▸ PROBLEM TO WORK ON
Please output exactly the part of the records below that opens with the line containing "maxSlewViolCount = 0" and closes with the line containing "dpl-instance-area_um2 = 1311", both lines included, and nothing else.

▸ SUPPLIED INFORMATION
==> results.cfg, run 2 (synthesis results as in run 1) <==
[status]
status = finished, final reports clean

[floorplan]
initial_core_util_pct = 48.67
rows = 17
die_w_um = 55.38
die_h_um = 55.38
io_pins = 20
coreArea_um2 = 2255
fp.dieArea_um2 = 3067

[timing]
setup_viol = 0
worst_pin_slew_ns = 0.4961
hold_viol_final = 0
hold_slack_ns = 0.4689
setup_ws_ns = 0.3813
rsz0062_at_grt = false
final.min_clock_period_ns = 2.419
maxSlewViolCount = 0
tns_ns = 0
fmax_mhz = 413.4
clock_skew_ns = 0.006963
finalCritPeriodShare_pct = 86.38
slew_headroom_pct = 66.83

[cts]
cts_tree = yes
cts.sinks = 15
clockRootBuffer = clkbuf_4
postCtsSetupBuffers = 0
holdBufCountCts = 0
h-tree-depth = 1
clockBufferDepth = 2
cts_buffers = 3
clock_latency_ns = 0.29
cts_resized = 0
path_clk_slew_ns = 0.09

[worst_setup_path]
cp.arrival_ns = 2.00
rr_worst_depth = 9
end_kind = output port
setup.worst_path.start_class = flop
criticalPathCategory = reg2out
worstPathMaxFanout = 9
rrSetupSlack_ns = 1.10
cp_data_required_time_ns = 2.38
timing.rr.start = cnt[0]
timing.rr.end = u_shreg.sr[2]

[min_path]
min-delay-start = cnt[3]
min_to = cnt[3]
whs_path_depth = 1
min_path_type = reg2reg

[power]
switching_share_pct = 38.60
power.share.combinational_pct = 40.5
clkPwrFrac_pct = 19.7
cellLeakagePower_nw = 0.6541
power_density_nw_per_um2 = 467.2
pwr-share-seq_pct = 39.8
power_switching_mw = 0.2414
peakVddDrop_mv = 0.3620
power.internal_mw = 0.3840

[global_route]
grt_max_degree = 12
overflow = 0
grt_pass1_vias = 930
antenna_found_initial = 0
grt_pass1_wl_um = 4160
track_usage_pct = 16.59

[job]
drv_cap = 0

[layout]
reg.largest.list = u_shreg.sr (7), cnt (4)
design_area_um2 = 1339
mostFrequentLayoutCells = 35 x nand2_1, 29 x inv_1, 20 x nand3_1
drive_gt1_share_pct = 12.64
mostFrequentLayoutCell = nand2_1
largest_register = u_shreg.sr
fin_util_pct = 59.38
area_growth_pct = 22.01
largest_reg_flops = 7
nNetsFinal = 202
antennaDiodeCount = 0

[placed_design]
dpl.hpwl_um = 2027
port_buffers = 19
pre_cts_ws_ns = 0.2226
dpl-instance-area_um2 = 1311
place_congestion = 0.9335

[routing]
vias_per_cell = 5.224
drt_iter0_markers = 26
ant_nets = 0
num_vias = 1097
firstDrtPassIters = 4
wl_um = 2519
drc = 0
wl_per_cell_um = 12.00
[src/rtl/id_hazard_ctrl_if.sv]
// Issue-control bus between the ID stage, EX and writeback, seen by id_hazard_ctrl.
// master = pipeline side that drives decode/writeback, slave = the hazard controller.
interface id_hazard_ctrl_if #(
    parameter int MAX_PENDING = 4
);
    localparam int CW = $clog2(MAX_PENDING + 1);

    logic          id_valid;
    logic [4:0]    id_rs;
    logic [4:0]    id_rt;
    logic          id_rt_used;
    logic [4:0]    id_dst;
    logic          id_dst_en;
    logic          ex_busy;
    logic          wb_valid;
    logic [4:0]    wb_reg;
    logic          id_stall;
    logic          id_issue;
    logic          ex_bubble;
    logic [31:0]   pending;
    logic [CW-1:0] inflight;
    logic [1:0]    state;
    logic [15:0]   stall_cycles;
    logic          wb_err;

    modport master (
        output id_valid, id_rs, id_rt, id_rt_used, id_dst, id_dst_en,
               ex_busy, wb_valid, wb_reg,
        input  id_stall, id_issue, ex_bubble, pending, inflight, state,
               stall_cycles, wb_err
    );

    modport slave (
        input  id_valid, id_rs, id_rt, id_rt_used, id_dst, id_dst_en,
               ex_busy, wb_valid, wb_reg,
        output id_stall, id_issue, ex_bubble, pending, inflight, state,
               stall_cycles, wb_err
    );
endinterface

[src/rtl/id_hazard_ctrl.sv]
// Scoreboard issue controller between ID and EX: stalls on RAW/WAW hazards,
// a full in-flight window or EX back-pressure, and tracks stall statistics.
module id_hazard_ctrl #(
    parameter int MAX_PENDING = 4,
    parameter int WB_BYPASS   = 1
) (
    input  logic            clk,
    input  logic            rst_n,
    id_hazard_ctrl_if.slave bus
);
    localparam int CW = $clog2(MAX_PENDING + 1);

    localparam logic [1:0] ST_RUN  = 2'd0;
    localparam logic [1:0] ST_HAZ  = 2'd1;
    localparam logic [1:0] ST_FULL = 2'd2;
    localparam logic [1:0] ST_BUSY = 2'd3;

    logic [31:0]   pending_r;
    logic [CW-1:0] inflight_r;
    logic [1:0]    state_r;
    logic [15:0]   stall_cycles_r;
    logic          wb_err_r;

    logic [31:0]   wb_mask_s;
    logic [31:0]   eff_s;
    logic          raw_s;
    logic          waw_s;
    logic          full_s;
    logic          wb_hit_s;
    logic          stall_s;
    logic          issue_s;
    logic          bubble_s;
    logic          set_s;
    logic [31:0]   set_mask_s;
    logic [31:0]   clr_mask_s;
    logic [1:0]    cause_s;
    logic [CW-1:0] inflight_nxt_s;

    // Effective scoreboard: with bypass, a register retiring this cycle is already readable.
    always_comb begin
        wb_mask_s = 32'd1 << bus.wb_reg;
        if ((WB_BYPASS == 32'sd1) && bus.wb_valid) begin
            eff_s = pending_r & ~wb_mask_s & ~32'd1;
        end else begin
            eff_s = pending_r & ~32'd1;
        end
    end

    // Hazard terms and the issue decision.
    always_comb begin
        raw_s    = eff_s[bus.id_rs] | (bus.id_rt_used & eff_s[bus.id_rt]);
        waw_s    = bus.id_dst_en & eff_s[bus.id_dst];
        wb_hit_s = bus.wb_valid & pending_r[bus.wb_reg];
        // A retiring writer frees its window slot in time for a new one.
        full_s   = bus.id_dst_en & (inflight_r == CW'(MAX_PENDING)) & ~wb_hit_s;
        stall_s  = bus.id_valid & (bus.ex_busy | raw_s | waw_s | full_s);
        issue_s  = bus.id_valid & ~stall_s;
        bubble_s = ~bus.ex_busy & ~issue_s;
    end

    // Stall cause, highest priority first.
    always_comb begin
        if (!bus.id_valid) begin
            cause_s = ST_RUN;
        end else if (bus.ex_busy) begin
            cause_s = ST_BUSY;
        end else if (raw_s || waw_s) begin
            cause_s = ST_HAZ;
        end else if (full_s) begin
            cause_s = ST_FULL;
        end else begin
            cause_s = ST_RUN;
        end
    end

    // Scoreboard set/clear masks and next in-flight count.
    always_comb begin
        set_s = issue_s & bus.id_dst_en & (bus.id_dst != 5'd0);
        if (set_s) begin
            set_mask_s = 32'd1 << bus.id_dst;
        end else begin
            set_mask_s = 32'd0;
        end
        if (wb_hit_s) begin
            clr_mask_s = wb_mask_s;
        end else begin
            clr_mask_s = 32'd0;
        end
        case ({set_s, wb_hit_s})
            2'b10:   inflight_nxt_s = inflight_r + CW'(1);
            2'b01:   inflight_nxt_s = inflight_r - CW'(1);
            default: inflight_nxt_s = inflight_r;
        endcase
    end

    // State registers; set beats clear when one register retires and reissues together.
    always_ff @(posedge clk) begin
        if (!rst_n) begin
            pending_r      <= 32'd0;
            inflight_r     <= '0;
            state_r        <= ST_RUN;
            stall_cycles_r <= 16'd0;
            wb_err_r       <= 1'b0;
        end else begin
            pending_r  <= (pending_r & ~clr_mask_s) | set_mask_s;
            inflight_r <= inflight_nxt_s;
            state_r    <= cause_s;
            if (stall_s && (stall_cycles_r != 16'hFFFF)) begin
                stall_cycles_r <= stall_cycles_r + 16'd1;
            end else begin
                stall_cycles_r <= stall_cycles_r;
            end
            if (bus.wb_valid && !wb_hit_s) begin
                wb_err_r <= 1'b1;
            end else begin
                wb_err_r <= wb_err_r;
            end
        end
    end

    assign bus.id_stall     = stall_s;
    assign bus.id_issue     = issue_s;
    assign bus.ex_bubble    = bubble_s;
    assign bus.pending      = pending_r;
    assign bus.inflight     = inflight_r;
    assign bus.state        = state_r;
    assign bus.stall_cycles = stall_cycles_r;
    assign bus.wb_err       = wb_err_r;
endmodule

[src/flat_wrapper.sv]
// flat-port wrapper written by rule: the top's interface ports become plain ports
module id_hazard_ctrl_flat 
#(
    parameter int MAX_PENDING = 4,
    parameter int WB_BYPASS   = 1
)
  (clk, rst_n, bus_id_valid, bus_id_rs, bus_id_rt, bus_id_rt_used, bus_id_dst, bus_id_dst_en, bus_ex_busy, bus_wb_valid, bus_wb_reg, bus_id_stall, bus_id_issue, bus_ex_bubble, bus_pending, bus_inflight, bus_state, bus_stall_cycles, bus_wb_err);
  id_hazard_ctrl_if #(.MAX_PENDING(MAX_PENDING)) bus_i ();
  input  logic clk;
  input  logic rst_n;
  input wire logic [$bits(bus_i.id_valid)-1:0] bus_id_valid;
  input wire logic [$bits(bus_i.id_rs)-1:0] bus_id_rs;
  input wire logic [$bits(bus_i.id_rt)-1:0] bus_id_rt;
  input wire logic [$bits(bus_i.id_rt_used)-1:0] bus_id_rt_used;
  input wire logic [$bits(bus_i.id_dst)-1:0] bus_id_dst;
  input wire logic [$bits(bus_i.id_dst_en)-1:0] bus_id_dst_en;
  input wire logic [$bits(bus_i.ex_busy)-1:0] bus_ex_busy;
  input wire logic [$bits(bus_i.wb_valid)-1:0] bus_wb_valid;
  input wire logic [$bits(bus_i.wb_reg)-1:0] bus_wb_reg;
  output wire logic [$bits(bus_i.id_stall)-1:0] bus_id_stall;
  output wire logic [$bits(bus_i.id_issue)-1:0] bus_id_issue;
  output wire logic [$bits(bus_i.ex_bubble)-1:0] bus_ex_bubble;
  output wire logic [$bits(bus_i.pending)-1:0] bus_pending;
  output wire logic [$bits(bus_i.inflight)-1:0] bus_inflight;
  output wire logic [$bits(bus_i.state)-1:0] bus_state;
  output wire logic [$bits(bus_i.stall_cycles)-1:0] bus_stall_cycles;
  output wire logic [$bits(bus_i.wb_err)-1:0] bus_wb_err;
  assign bus_i.id_valid = bus_id_valid;
  assign bus_i.id_rs = bus_id_rs;
  assign bus_i.id_rt = bus_id_rt;
  assign bus_i.id_rt_used = bus_id_rt_used;
  assign bus_i.id_dst = bus_id_dst;
  assign bus_i.id_dst_en = bus_id_dst_en;
  assign bus_i.ex_busy = bus_ex_busy;
  assign bus_i.wb_valid = bus_wb_valid;
  assign bus_i.wb_reg = bus_wb_reg;
  assign bus_id_stall = bus_i.id_stall;
  assign bus_id_issue = bus_i.id_issue;
  assign bus_ex_bubble = bus_i.ex_bubble;
  assign bus_pending = bus_i.pending;
  assign bus_inflight = bus_i.inflight;
  assign bus_state = bus_i.state;
  assign bus_stall_cycles = bus_i.stall_cycles;
  assign bus_wb_err = bus_i.wb_err;
  id_hazard_ctrl #(.MAX_PENDING(MAX_PENDING), .WB_BYPASS(WB_BYPASS)) u_core (.clk(clk), .rst_n(rst_n), .bus(bus_i));
endmodule
[config.mk]
export PLATFORM = sky130hd
export DESIGN_NAME = id_hazard_ctrl_flat
export DESIGN_NICKNAME = d
export VERILOG_FILES = /design/src/rtl/id_hazard_ctrl_if.sv /design/src/rtl/id_hazard_ctrl.sv /design/src/flat_wrapper.sv
export SDC_FILE = /design/constraint.sdc
export NUM_CORES = 1
export LEC_CHECK = 0
export CAP_MARGIN = 20
export CORE_UTILIZATION = 30
export CTS_BUF_LIST = sky130_fd_sc_hd__clkbuf_16
export CTS_CLUSTER_DIAMETER = 100
export CTS_CLUSTER_SIZE = 8
export DETAILED_ROUTE_END_ITERATION = 8
export SYNTH_ARGS = -nofsm -noshare
export SYNTH_HDL_FRONTEND = slang
export SYNTH_SLANG_ARGS = --single-unit
[constraint.sdc]
create_clock -name clk -period 4.33 [get_ports clk]
set_clock_uncertainty 0.05 [all_clocks]
set_input_delay 0.433 -clock clk [delete_from_list [all_inputs] [get_ports clk]]
set_output_delay 0.433 -clock clk [all_outputs]
set_load 0.05 [all_outputs]
[src/rtl/score_disp_pkg.sv]
// Shared types, segment constants and elaboration-time helpers for the
// score display driver.
package score_disp_pkg;

    typedef enum logic [1:0] {
        IDLE,
        SHIFT,
        LOAD
    } state_e;

    // Segment vectors are {g, f, e, d, c, b, a}.
    localparam logic [6:0] SEG_OFF  = 7'b000_0000;
    localparam logic [6:0] SEG_DASH = 7'b100_0000;

    function automatic logic [63:0] pow10(input int unsigned n);
        logic [63:0] r;
        r = 64'd1;
        for (int unsigned i = 0; i < n; i++) begin
            r = r * 64'd10;
        end
        return r;
    endfunction

    // Smallest digit count d with 10^d >= 2^w, i.e. enough digits for 2^w-1.
    function automatic int unsigned bcd_digits_for(input int unsigned w);
        int unsigned d;
        d = 1;
        while (pow10(d) < (64'd1 << w)) begin
            d++;
        end
        return d;
    endfunction

endpackage

[src/rtl/Led7Seg.sv]
// BCD nibble to 7-segment decoder, active-high, bit 0 = segment a.
module Led7Seg (
    input  logic [3:0] i_bcd,
    output logic [6:0] o_seg
);

    always_comb begin
        o_seg = 7'b000_0000;
        case (i_bcd)
            4'd0:    o_seg = 7'b011_1111;
            4'd1:    o_seg = 7'b000_0110;
            4'd2:    o_seg = 7'b101_1011;
            4'd3:    o_seg = 7'b100_1111;
            4'd4:    o_seg = 7'b110_0110;
            4'd5:    o_seg = 7'b110_1101;
            4'd6:    o_seg = 7'b111_1101;
            4'd7:    o_seg = 7'b000_0111;
            4'd8:    o_seg = 7'b111_1111;
            4'd9:    o_seg = 7'b110_1111;
            default: o_seg = 7'b000_0000;
        endcase
    end

endmodule
$ cat src/rtl/vga_pkg.sv
// Shared 640x480@60 timing constants and lock-state encoding for the VGA sync decoder.
package vga_pkg;

  localparam int unsigned VGA_H_ACTIVE = 640;
  localparam int unsigned VGA_H_FP     = 16;
  localparam int unsigned VGA_H_SYNC   = 96;
  localparam int unsigned VGA_H_BP     = 48;
  localparam int unsigned VGA_H_TOTAL  = VGA_H_ACTIVE + VGA_H_FP + VGA_H_SYNC + VGA_H_BP;

  localparam int unsigned VGA_V_ACTIVE = 480;
  localparam int unsigned VGA_V_FP     = 10;
  localparam int unsigned VGA_V_SYNC   = 2;
  localparam int unsigned VGA_V_BP     = 33;
  localparam int unsigned VGA_V_TOTAL  = VGA_V_ACTIVE + VGA_V_FP + VGA_V_SYNC + VGA_V_BP;

  typedef enum logic [1:0] {SEARCH, MEASURE, LOCKED} vga_lock_state_t;

  function automatic int unsigned max_u(input int unsigned a, input int unsigned b);
    return (a > b) ? a : b;
  endfunction

endpackage
===== config.mk =====
export PLATFORM = sky130hd
export DESIGN_NAME = ifetch_unit
export DESIGN_NICKNAME = d
export VERILOG_FILES = /design/src/rtl/mips_pkg.sv /design/src/rtl/ifetch_unit.sv
export SDC_FILE = /design/constraint.sdc
export NUM_CORES = 1
export LEC_CHECK = 0
export CAP_MARGIN = 40
export CELL_PAD_IN_SITES_DETAIL_PLACEMENT = 1
export CELL_PAD_IN_SITES_GLOBAL_PLACEMENT = 2
export CORE_ASPECT_RATIO = 0.8
export CORE_MARGIN = 3
export CORE_UTILIZATION = 21
export CTS_CLUSTER_DIAMETER = 200
export DETAILED_ROUTE_END_ITERATION = 8
export GPL_ROUTABILITY_DRIVEN = 0
export PLACE_DENSITY = 0.75
export REMOVE_ABC_BUFFERS = 1
export SLEW_MARGIN = 30
export SYNTH_ARGS = -nofsm -noshare
export SYNTH_HDL_FRONTEND = slang
export SYNTH_SLANG_ARGS = --single-unit

===== constraint.sdc =====
create_clock -name clk -period 1.7 [get_ports clk]
set_input_delay 0.17 -clock clk [delete_from_list [all_inputs] [get_ports clk]]
set_output_delay 0.17 -clock clk [all_outputs]
set_load 0.005 [all_outputs]
<file path="src/rtl/pkt_reader_pkg.sv">
// Shared types and helpers for the FIFO pop-side packet reader.
package pkt_reader_pkg;

    typedef enum logic [1:0] {
        StIdle,
        StRecv,
        StDrain,
        StHold
    } state_e;

    // Position of the end-of-packet flag within a FIFO word.
    function automatic int unsigned last_bit(input int unsigned data_width);
        return data_width;
    endfunction

endpackage

</file>
<file path="src/rtl/pkt_reader.sv">
// Pops words from a FIFO, assembles packets and emits one descriptor
// (length, modular sum, oversize error) per packet with a running count.
module pkt_reader
    import pkt_reader_pkg::*;
#(
    parameter int unsigned DATA_WIDTH  = 32,
    parameter int unsigned MAX_PKT_LEN = 16,
    parameter int unsigned CNT_WIDTH   = 16,
    localparam int unsigned LenW       = $clog2(MAX_PKT_LEN + 1)
) (
    input  logic                  clk,
    input  logic                  rst,
    input  logic                  enable_i,
    input  logic [DATA_WIDTH:0]   pop_data_i,
    input  logic                  pop_valid_i,
    output logic                  pop_grant_o,
    output logic                  desc_valid_o,
    input  logic                  desc_grant_i,
    output logic [LenW-1:0]       desc_len_o,
    output logic [DATA_WIDTH-1:0] desc_sum_o,
    output logic                  desc_err_o,
    output logic [CNT_WIDTH-1:0]  pkt_cnt_o
);

    localparam int unsigned    LastBit = last_bit(DATA_WIDTH);
    localparam logic [LenW-1:0] MaxLen = LenW'(MAX_PKT_LEN);

    state_e                  state_q, state_d;
    logic [LenW-1:0]         len_q, len_d;
    logic [DATA_WIDTH-1:0]   sum_q, sum_d;
    logic                    err_q, err_d;
    logic [CNT_WIDTH-1:0]    cnt_q, cnt_d;

    logic                    accept;
    logic                    last;
    logic [DATA_WIDTH-1:0]   payload;

    assign last    = pop_data_i[LastBit];
    assign payload = pop_data_i[DATA_WIDTH-1:0];

    always_comb begin
        pop_grant_o = 1'b0;
        unique case (state_q)
            StIdle:  pop_grant_o = enable_i;
            StRecv:  pop_grant_o = 1'b1;
            StDrain: pop_grant_o = 1'b1;
            StHold:  pop_grant_o = 1'b0;
            default: pop_grant_o = 1'b0;
        endcase
    end

    assign accept = pop_valid_i && pop_grant_o;

    always_comb begin
        state_d      = state_q;
        len_d        = len_q;
        sum_d        = sum_q;
        err_d        = err_q;
        cnt_d        = cnt_q;
        desc_valid_o = 1'b0;
        unique case (state_q)
            StIdle: begin
                if (accept) begin
                    len_d   = LenW'(1);
                    sum_d   = payload;
                    err_d   = 1'b0;
                    state_d = last ? StHold : StRecv;
                end
            end
            StRecv: begin
                if (accept) begin
                    if (len_q < MaxLen) begin
                        len_d   = len_q + LenW'(1);
                        sum_d   = sum_q + payload;
                        state_d = last ? StHold : StRecv;
                    end else begin
                        // Overflow word is dropped; len/sum stay at the saturated values.
                        err_d   = 1'b1;
                        state_d = last ? StHold : StDrain;
                    end
                end
            end
            StDrain: begin
                if (accept && last) begin
                    state_d = StHold;
                end
            end
            StHold: begin
                desc_valid_o = 1'b1;
                if (desc_grant_i) begin
                    cnt_d   = cnt_q + CNT_WIDTH'(1);
                    state_d = StIdle;
                end
            end
            default: state_d = StIdle;
        endcase
    end

    always_ff @(posedge clk) begin
        if (rst) begin
            state_q <= StIdle;
            len_q   <= '0;
            sum_q   <= '0;
            err_q   <= 1'b0;
            cnt_q   <= '0;
        end else begin
            state_q <= state_d;
            len_q   <= len_d;
            sum_q   <= sum_d;
            err_q   <= err_d;
            cnt_q   <= cnt_d;
        end
    end

    assign desc_len_o = len_q;
    assign desc_sum_o = sum_q;
    assign desc_err_o = err_q;
    assign pkt_cnt_o  = cnt_q;

endmodule

</file>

▸ RESULT
maxSlewViolCount = 0
tns_ns = 0
fmax_mhz = 413.4
clock_skew_ns = 0.006963
finalCritPeriodShare_pct = 86.38
slew_headroom_pct = 66.83

[cts]
cts_tree = yes
cts.sinks = 15
clockRootBuffer = clkbuf_4
postCtsSetupBuffers = 0
holdBufCountCts = 0
h-tree-depth = 1
clockBufferDepth = 2
cts_buffers = 3
clock_latency_ns = 0.29
cts_resized = 0
path_clk_slew_ns = 0.09

[worst_setup_path]
cp.arrival_ns = 2.00
rr_worst_depth = 9
end_kind = output port
setup.worst_path.start_class = flop
criticalPathCategory = reg2out
worstPathMaxFanout = 9
rrSetupSlack_ns = 1.10
cp_data_required_time_ns = 2.38
timing.rr.start = cnt[0]
timing.rr.end = u_shreg.sr[2]

[min_path]
min-delay-start = cnt[3]
min_to = cnt[3]
whs_path_depth = 1
min_path_type = reg2reg

[power]
switching_share_pct = 38.60
power.share.combinational_pct = 40.5
clkPwrFrac_pct = 19.7
cellLeakagePower_nw = 0.6541
power_density_nw_per_um2 = 467.2
pwr-share-seq_pct = 39.8
power_switching_mw = 0.2414
peakVddDrop_mv = 0.3620
power.internal_mw = 0.3840

[global_route]
grt_max_degree = 12
overflow = 0
grt_pass1_vias = 930
antenna_found_initial = 0
grt_pass1_wl_um = 4160
track_usage_pct = 16.59

[job]
drv_cap = 0

[layout]
reg.largest.list = u_shreg.sr (7), cnt (4)
design_area_um2 = 1339
mostFrequentLayoutCells = 35 x nand2_1, 29 x inv_1, 20 x nand3_1
drive_gt1_share_pct = 12.64
mostFrequentLayoutCell = nand2_1
largest_register = u_shreg.sr
fin_util_pct = 59.38
area_growth_pct = 22.01
largest_reg_flops = 7
nNetsFinal = 202
antennaDiodeCount = 0

[placed_design]
dpl.hpwl_um = 2027
port_buffers = 19
pre_cts_ws_ns = 0.2226
dpl-instance-area_um2 = 1311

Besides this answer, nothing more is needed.